*** Opening Provided data ***

===== design/flow/run.sh =====
#!/bin/bash
# OpenROAD 26Q1-2900-gdf79404cd8, Yosys 0.63+post, stock flow scripts
make -C /OpenROAD-flow-scripts/flow DESIGN_CONFIG=/design/flow/config.mk WORK_HOME=/design/flow/orfs finish

===== design/flow/config.mk =====
export PLATFORM = sky130hd
export DESIGN_NAME = ANITA3_timebase
export DESIGN_NICKNAME = ANITA3_timebase
export VERILOG_FILES = /design/flow/design.v
export SDC_FILE = /design/flow/constraint.sdc
export NUM_CORES = 4
export LEC_CHECK = 1
export CORE_UTILIZATION = 30

===== design/flow/constraint.sdc =====
current_design ANITA3_timebase

set clk_period 3.4
set clk_io_pct 0.2

create_clock -name clk0 -period $clk_period [get_ports {clk250_i}]
create_clock -name clk1 -period $clk_period [get_ports {clk33_i}]

set non_clock_inputs [all_inputs -no_clocks]
set_input_delay [expr $clk_period * $clk_io_pct] -clock clk0 $non_clock_inputs
set_output_delay [expr $clk_period * $clk_io_pct] -clock clk0 [all_outputs]
===== ./config.mk =====
export PLATFORM = sky130hd
export DESIGN_NAME = ANITA3_simple_trigger
export DESIGN_NICKNAME = ANITA3_simple_trigger
export VERILOG_FILES = /design/flow/design.v
export SDC_FILE = /design/flow/constraint.sdc
export NUM_CORES = 4
export LEC_CHECK = 1
export CORE_UTILIZATION = 40

===== ./constraint.sdc =====
current_design ANITA3_simple_trigger

set clk_period 2.6
set clk_io_pct 0.2

create_clock -name clk0 -period $clk_period [get_ports {clk250_i}]

set non_clock_inputs [all_inputs -no_clocks]
set_input_delay [expr $clk_period * $clk_io_pct] -clock clk0 $non_clock_inputs
set_output_delay [expr $clk_period * $clk_io_pct] -clock clk0 [all_outputs]

===== ./design.v =====
`timescale 1ns / 1ps
module ANITA3_simple_trigger( clk250_i,
										clk250b_i,
										clk33_i,
										L1_i,
										trig_o,
										scal_o,
										scal_L1_o,
										disable_i,
										refpulse_i,
										mon_scal_o,
										ant_mask_i,
										phi_mask_i,
										phi_o,
										count_o
										);
   parameter NUM_SURFS = 12;
   parameter NUM_TRIG = 4;
   parameter NUM_HOLD = 4;   
	parameter NUM_PHI = 16;
   input clk250_i;
	input clk250b_i;
	input clk33_i;
   input [NUM_SURFS*NUM_TRIG-1:0] L1_i;
	input [2*NUM_PHI-1:0] ant_mask_i;
	input [2*NUM_PHI-1:0] phi_mask_i;
   output 			  trig_o;
	output [2*NUM_PHI-1:0] phi_o;
	output [2*NUM_PHI-1:0] scal_o;
	output [2*NUM_PHI-1:0] scal_L1_o;
	input refpulse_i;
	output [2*NUM_PHI-1:0] mon_scal_o;
	output [7:0] count_o;
	input disable_i;
	wire [NUM_PHI-1:0] V_pol_phi;
	wire [NUM_PHI-1:0] H_pol_phi;
	ANITA3_simple_trigger_map u_map(.clk250_i(clk250_i),
											  .clk250b_i(clk250b_i),
											  .mask_i(ant_mask_i),
											  .L1_i(L1_i),
											  .V_pol_phi_o(V_pol_phi),
											  .H_pol_phi_o(H_pol_phi));
	reg [NUM_PHI-1:0] V_pol_trig = {NUM_PHI{1'b0}};
	reg [NUM_PHI-1:0] H_pol_trig = {NUM_PHI{1'b0}};
	reg [NUM_PHI-1:0] V_pol_phi_del = {NUM_PHI{1'b0}};
	reg [NUM_PHI-1:0] H_pol_phi_del = {NUM_PHI{1'b0}};
	reg [NUM_PHI-1:0] V_pol_hold = {NUM_PHI{1'b0}};
	reg [NUM_PHI-1:0] H_pol_hold = {NUM_PHI{1'b0}};
	reg [NUM_PHI-1:0] V_pol_pat = {NUM_PHI{1'b0}};
	reg [NUM_PHI-1:0] H_pol_pat = {NUM_PHI{1'b0}};	
	reg H_rf_trigger = 0;
	reg V_rf_trigger = 0;
	reg rf_trigger = 0;
	reg [1:0] raw_rf_trigger = {2{1'b0}};
	wire trigger_holdoff;
	reg [7:0] raw_rf_count = {8{1'b0}};
	reg rf_count_flag = 0;
	reg [7:0] rf_count = {8{1'b0}};	
	reg trig_disable = 0;
	generate
		genvar i;
		for (i=0;i<NUM_PHI;i=i+1) begin : RF_TRIG
			srl_oneshot l1v_scaler(.clk250_i(clk250_i),.trig_i(V_pol_phi[i]), 
													.scal_o(scal_L1_o[i]));
			srl_oneshot l1h_scaler(.clk250_i(clk250_i),.trig_i(H_pol_phi[i]), 
													.scal_o(scal_L1_o[NUM_PHI+i]));
			srl_oneshot_with_ref v_scaler(.clk250_i(clk250_i),.trig_i(V_pol_trig[i]),.pulse_i(refpulse_i), 
													.scal_o(scal_o[i]), .mon_scal_o(mon_scal_o[i]));
			srl_oneshot_with_ref h_scaler(.clk250_i(clk250_i),.trig_i(H_pol_trig[i]),.pulse_i(refpulse_i), 
													.scal_o(scal_o[NUM_PHI+i]), .mon_scal_o(mon_scal_o[NUM_PHI+i]));
			always @(posedge clk250_i) begin
				V_pol_trig[i] <= ((V_pol_phi[i]) && (V_pol_phi[(i+1)%NUM_PHI])) && !phi_mask_i[i];  
				H_pol_trig[i] <= ((H_pol_phi[i]) && (H_pol_phi[(i+1)%NUM_PHI])) && !phi_mask_i[NUM_PHI+i];	
				end
		end
	endgenerate
	always @(posedge clk250_i) begin
		trig_disable <= disable_i;
		V_pol_phi_del <= V_pol_phi;
		H_pol_phi_del <= H_pol_phi;
		H_pol_hold <= H_pol_phi_del;
		V_pol_hold <= V_pol_phi_del;
		if ((H_rf_trigger || V_rf_trigger) && !trigger_holdoff) H_pol_pat <= H_pol_hold;
		if ((H_rf_trigger || V_rf_trigger) && !trigger_holdoff) V_pol_pat <= V_pol_hold;		
		H_rf_trigger <= |H_pol_trig;
		V_rf_trigger <= |V_pol_trig;
		rf_trigger <= (H_rf_trigger | V_rf_trigger) && !trigger_holdoff && !trig_disable;
		raw_rf_trigger <= {raw_rf_trigger[0],(H_rf_trigger | V_rf_trigger)};
		rf_count_flag <= (raw_rf_trigger[0] && !raw_rf_trigger[1]);
		if (rf_count_flag) raw_rf_count <= raw_rf_count + 1;
		if (rf_count_flag && trigger_holdoff) rf_count <= raw_rf_count;
	end
	ANITA3_trigger_holdoff u_rf_holdoff(.clk250_i(clk250_i),
													.trig_i(V_rf_trigger | H_rf_trigger),
													.holdoff_o(trigger_holdoff));
	assign trig_o = rf_trigger;
	assign phi_o = {H_pol_pat,V_pol_pat};
	assign count_o = rf_count;
endmodule
`timescale 1ns / 1ps
module ANITA3_simple_trigger_map(
		clk250_i,
		clk250b_i,
		L1_i,
		mask_i,
		V_pol_phi_o,
		H_pol_phi_o
    );
	parameter NUM_SURFS = 12;
	parameter NUM_TRIG = 4;
	parameter NUM_PHI = 16;
	input clk250_i;
	input clk250b_i;
	input [NUM_SURFS*NUM_TRIG-1:0] L1_i;
	input [2*NUM_PHI-1:0] mask_i;
	output [NUM_PHI-1:0] V_pol_phi_o;
	output [NUM_PHI-1:0] H_pol_phi_o;
	wire [NUM_PHI-1:0] V_pol_phi_in;
	wire [NUM_PHI-1:0] H_pol_phi_in;
	wire [NUM_TRIG-1:0] SURF_L1[NUM_SURFS-1:0];
	generate
		genvar s;
		for (s=0;s<NUM_SURFS;s=s+1) begin : SL
			assign SURF_L1[s] = L1_i[4*s +: 4];
		end
	endgenerate
	wire [NUM_PHI-1:0] V_pol_mask = mask_i[0 +: NUM_PHI];
	wire [NUM_PHI-1:0] H_pol_mask = mask_i[NUM_PHI +: NUM_PHI];
	(* IOB = "TRUE" *)
	reg [NUM_PHI-1:0] V_pol_phi_reg = {NUM_PHI{1'b0}};
	(* IOB = "TRUE" *)
	reg [NUM_PHI-1:0] H_pol_phi_reg = {NUM_PHI{1'b0}};
	reg [NUM_PHI-1:0] V_pol_phi_pipe = {NUM_PHI{1'b0}};
	reg [NUM_PHI-1:0] H_pol_phi_pipe = {NUM_PHI{1'b0}};
	assign V_pol_phi_in[0] = SURF_L1[2][0];
	assign V_pol_phi_in[4] = SURF_L1[2][1];
	assign H_pol_phi_in[0] = SURF_L1[2][2];
	assign H_pol_phi_in[4] = SURF_L1[2][3];
	assign V_pol_phi_in[2] = SURF_L1[3][0];
	assign V_pol_phi_in[6] = SURF_L1[3][1];
	assign H_pol_phi_in[2] = SURF_L1[3][2];
	assign H_pol_phi_in[6] = SURF_L1[3][3];
	assign V_pol_phi_in[1] = SURF_L1[4][0];
	assign V_pol_phi_in[5] = SURF_L1[4][1];
	assign H_pol_phi_in[1] = SURF_L1[4][2];
	assign H_pol_phi_in[5] = SURF_L1[4][3];
	assign V_pol_phi_in[3] = SURF_L1[5][0];
	assign V_pol_phi_in[7] = SURF_L1[5][1];
	assign H_pol_phi_in[3] = SURF_L1[5][2];
	assign H_pol_phi_in[7] = SURF_L1[5][3];
	assign V_pol_phi_in[15] = SURF_L1[6][0];
	assign V_pol_phi_in[11] = SURF_L1[6][1];
	assign H_pol_phi_in[15] = SURF_L1[6][2];
	assign H_pol_phi_in[11] = SURF_L1[6][3];
	assign V_pol_phi_in[13] = SURF_L1[7][0];
	assign V_pol_phi_in[9] = SURF_L1[7][1];
	assign H_pol_phi_in[13] = SURF_L1[7][2];
	assign H_pol_phi_in[9] = SURF_L1[7][3];
	assign V_pol_phi_in[14] = SURF_L1[8][0];
	assign V_pol_phi_in[10] = SURF_L1[8][1];
	assign H_pol_phi_in[14] = SURF_L1[8][2];
	assign H_pol_phi_in[10] = SURF_L1[8][3];
	assign V_pol_phi_in[12] = SURF_L1[9][0];
	assign V_pol_phi_in[8] = SURF_L1[9][1];
	assign H_pol_phi_in[12] = SURF_L1[9][2];
	assign H_pol_phi_in[8] = SURF_L1[9][3];
	generate
		genvar j;
		for (j=0;j<NUM_PHI;j=j+1) begin : PHI
			always @(posedge clk250_i) begin : IFF
				if (V_pol_mask[j]) V_pol_phi_reg[j] <= 0;
				else V_pol_phi_reg[j] <= V_pol_phi_in[j];
				if (H_pol_mask[j]) H_pol_phi_reg[j] <= 0;
				else H_pol_phi_reg[j] <= H_pol_phi_in[j];
				V_pol_phi_pipe <= V_pol_phi_reg;
				H_pol_phi_pipe <= H_pol_phi_reg;
			end
		end
	endgenerate
	assign V_pol_phi_o = V_pol_phi_pipe;
	assign H_pol_phi_o = H_pol_phi_pipe;
endmodule
`timescale 1ns / 1ps
module ANITA3_trigger_holdoff(
		input clk250_i,
		input trig_i,
		output holdoff_o
    );
	reg holdoff_div_2 = 0;
	reg [3:0] holdoff_counter = {4{1'b0}};
	wire [4:0] holdoff_counter_plus_one = holdoff_counter + 1;
	reg trigger_holdoff = 0;
	reg clear_holdoff = 0;
	always @(posedge clk250_i) begin
		if (clear_holdoff) trigger_holdoff <= 0;
		else if (trig_i) trigger_holdoff <= 1;
		if (!trigger_holdoff) holdoff_div_2 <= 0;
		else holdoff_div_2 <= ~holdoff_div_2;
		if (!trigger_holdoff) holdoff_counter <= {4{1'b0}};
		else if (holdoff_div_2) holdoff_counter <= holdoff_counter_plus_one;
		clear_holdoff <= holdoff_counter_plus_one[4];
	end
	assign holdoff_o = trigger_holdoff;
endmodule
`timescale 1ns / 1ps
module srl_oneshot(
		input clk250_i,
		input trig_i,
		output scal_o
    );
	parameter ONESHOT_LENGTH = 16;
	reg flag = 0;
	reg [15:0] delay_line = {16{1'b0}};
	always @(posedge clk250_i) begin
		if (trig_i) flag <= 1;
		else if (delay_line[ONESHOT_LENGTH-1]) flag <= 0;
		delay_line <= {delay_line[14:0],trig_i};
	end
	assign scal_o = flag;
endmodule
`timescale 1ns / 1ps
module srl_oneshot_with_ref(
		input clk250_i,
		input pulse_i,
		input trig_i,
		output mon_scal_o,
		output scal_o
    );
	parameter ONESHOT_LENGTH = 16;
	reg [1:0] mon_flag_reg = 0;
	reg mon_flag = 0;
	reg flag = 0;
	reg [15:0] delay_line = {16{1'b0}};
	reg [15:0] mon_delay_line = {16{1'b0}};
	always @(posedge clk250_i) begin
		mon_flag_reg <= {mon_flag_reg[0],flag & pulse_i};
		if (mon_flag_reg[0] && !mon_flag_reg[1]) mon_flag <= 1;
		else if (mon_delay_line[ONESHOT_LENGTH-1]) mon_flag <= 0;
		mon_delay_line <= {mon_delay_line[14:0],mon_flag_reg[0] && !mon_flag_reg[1]};
		if (trig_i) flag <= 1;
		else if (delay_line[ONESHOT_LENGTH-1]) flag <= 0;
		delay_line <= {delay_line[14:0],trig_i};
	end
	assign scal_o = flag;
	assign mon_scal_o = mon_flag;
endmodule

===== ./run.sh =====
#!/bin/bash
# OpenROAD 26Q1-2900-gdf79404cd8, Yosys 0.63+post, stock flow scripts
make -C /OpenROAD-flow-scripts/flow DESIGN_CONFIG=/design/flow/config.mk WORK_HOME=/design/flow/orfs finish

==> Slide: Implementation Results <==
Physical Implementation Snapshot

Cells and area
  • Area Growth Syn to Fin: 22.4%
  • Storage element area: 37600 µm²
  • Util after Layout: 49.5%
  • Logic area: 1870 µm²
  • FILL cells: roughly 7.9k
  • Layout cells sized above 1: 9.86%

Clock network
  • Post-CTS setup buffer count: 0
  • Clock slew at reported path FFs: roughly 0.060 ns
  • Num Clock Sinks: 1854
  • Post-CTS sizing: 0
  • Cts bufs inserted: 168
  • Root buf cell: clkbuf_16
  • CTS Buffer Depth: 3
  • CTS tree: done
  • H-tree depth: 4
  • Hold_buf cts: 0
  • Late-Pin Clk Latency: 0.74 ns

Floorplan
  • Die x size: 320 µm
  • Die Height: 320 µm
  • Row Count: 116
  • Fp_density: 40.4%
  • Top Ports: 254
  • Core ar.: 100000 µm²
  • Die area: 103000 µm²

Drt
  • Detailed Routing Iterations Pass 1: 5
  • WL final: 53000 µm
  • DR vias/cell: about 3.7
  • Residual DRC: 0
  • Via Count: 15.5k
  • Remaining antenna violation count: 0
  • DR iter-0 viols: 573
  • DR WL/cell: roughly 13 µm

Run status
  • Status: finished, final reports clean

STA
  • Max-slew violations: 0
  • Final min period: 2.21 ns
  • Slew @ Worst Pin: between 0.6 and 0.7 ns
  • Period utilization: 84.9%
  • Setup total negative slack: 0 ns
  • RSZ-0062 raised after global routing: no
  • Setup ws final: approximately 0.4 ns
  • Final setup violating endpoints: 0
  • Fmax: approximately 450 MHz
  • Skew final: roughly 0.015 ns
  • Worst slew margin: 56.2%
  • Fin. Hold Viols: 0
  • Final hold slack: 0.235 ns

Setup path
  • Crit path DRT: 2.08 ns
  • Critical path cell sequence: clkdlybuf4s50_1
  • Critical Path Sink Type: primary output
  • CP max stage delay: 0.61 ns
  • CP arrival: 1.69 ns
  • Delay-heaviest family, CP: buffers and inverters
  • Worst-path fanout max: 3
  • Setup crit start kind: flip-flop
  • Worst path bufs/invs: 1
  • Crit Path Category: reg -> out
  • Critical-path top delay cell: clkdlybuf4s50_1

Synthesis
  • Ys async rst share: 0%
  • Number of enable flip-flop cells: 48
  • Cell Type Count: 21
  • Top cells by instance count after synthesis: dfxtp_1, inv_1, a21o_1, buf_4, nor2b_1
  • Chip Area, Yosys: 40600 µm²
  • Synth warn: 37
  • Largest area contributor in the netlist: dfxtp_1
  • Post-synthesis instance area: 40600 µm²
  • Main flop type: dfxtp_1
  • Cells after synthesis: 2352
  • #FFs+latches synth: 1854
  • Cells in synth_stat.txt: 2352
  • Yosys top cell by instances: dfxtp_1
  • Synth area leaders: dfxtp_1, edfxtp_1, a21o_1, buf_4, nor2b_1
  • Mapped Avg Cell Area: approximately 17 µm²
  • Top cell area share: between 80% and 90%
  • Seq share, synth: ~93%

Flow run
  • Log Warnings: around 44
  • Max Cap Viol: 0

Placement
  • Final GP Congestion: approximately 0.77
  • Pre-CTS setup slack: 0.868 ns
  • IO buf count: 235
  • Detailed Place HPWL: 30300 µm

GRT
  • First-pass GRT wire length: between 80000 and 90000 µm
  • Largest net degree at the start of global routing: 33
  • Vias in the first global route: 15.3k
  • Gr usage total: 11.0%
  • Initial antenna violation count: 6
  • Total grt overflow: 0

Power and ir drop
  • P per Cell Area: 1160 nW/µm²
  • PnR Total Power: slightly below 60 mW
  • Pleak: 20.3 nW
  • Worst vdd ir: 0.000584 V

Worst hold path
  • Hold WC Path Type: in -> reg
==> path summary, 6_finish.rpt <==
check	from	end	slack, ns	depth (start not counted)
max	RF_TRIG[2].v_scaler.flag	scal_o[2]	0.39	1
max reg2reg	H_rf_trigger	H_pol_pat[15]	1.00	3
min	disable_i	trig_disable	0.23	1
min reg2reg	RF_TRIG[14].v_scaler.delay_line[4]	RF_TRIG[14].v_scaler.delay_line[5]	0.31	0
==> cell usage in the layout (no fill, tap or decap), drive strengths merged, types with 34 or more instances in the layout <==
cell type / n
a21o: 96
and2: 36
clkbuf: 235
clkdlybuf4s50: 234
clkinv: 34
dfxtp: 1806
edfxtp: 48
inv: 114
nand2: 35
nor2: 36
nor2b: 67
==> where the power goes <==
group          internal (mW)  switching [mW]
combinational           1.16           0.434
clock                   14.4            10.2
sequential              30.8           0.797
total                   46.4            11.4
==> metrics by stage <==
stage / std cells / instance area, µm²
6_report: 4159 / 49600
5_1_grt: 4157 / 49600
4_1_cts: 4157 / 49600
3_5_place_dp: 3849 / 43900
3_3_place_gp: 3849 / 43900
2_1_floorplan: 2352 / 40600
==> metal layers <==
metal / share of wire (%) / wire (µm) / vias up / global-route usage [%]
met5: 0.040 / 21 / - / 0
met2: 40 / 21200 / 323 / 14.3
li1: - / - / 7895 / -
met1: 51 / 26800 / 7117 / 18.1
met3: 6.4 / 3420 / 120 / 3.54
met4: 2.9 / 1540 / 4 / 3.51
==> kinds of logic (layout without fill, tap and decap cells) <==
family / after synthesis / in the layout / share of synthesized area, %
AND-OR/OR-AND: 96 / 96 / 1.78
XOR/XNOR: 9 / 9 / 0.194
adder cells (fa/ha/maj): 2 / 2 / 0.0617
buffers and inverters: 197 / 645 / 2.71
flip-flops: 1854 / 1854 / 92.7
multiplexers: 1 / 1 / 0.0247
other: 0 / 2 / 0
AND/OR/NAND/NOR: 193 / 193 / 2.54
==> final cells by class <==
class	instances	share of cell area (%)
clock inverter	73	1.82
clock buffer	235	9.73
timing repair buffer	239	4.79
inverter	98	0.741
sequential	1854	75.7
multi-input combinational	301	3.78
tap	1357	3.42
antenna	2	0.0101
No activity file was given, so power comes from the tool's default toggle rates.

*** Closing Provided data ***

Exercise description
From the records above, print only the lines between the one holding "Category: reg -> out" and the one holding "by instances: dfxtp_1", inclusive, exactly as they stand.

Task solution
  • Crit Path Category: reg -> out
  • Critical-path top delay cell: clkdlybuf4s50_1

Synthesis
  • Ys async rst share: 0%
  • Number of enable flip-flop cells: 48
  • Cell Type Count: 21
  • Top cells by instance count after synthesis: dfxtp_1, inv_1, a21o_1, buf_4, nor2b_1
  • Chip Area, Yosys: 40600 µm²
  • Synth warn: 37
  • Largest area contributor in the netlist: dfxtp_1
  • Post-synthesis instance area: 40600 µm²
  • Main flop type: dfxtp_1
  • Cells after synthesis: 2352
  • #FFs+latches synth: 1854
  • Cells in synth_stat.txt: 2352
  • Yosys top cell by instances: dfxtp_1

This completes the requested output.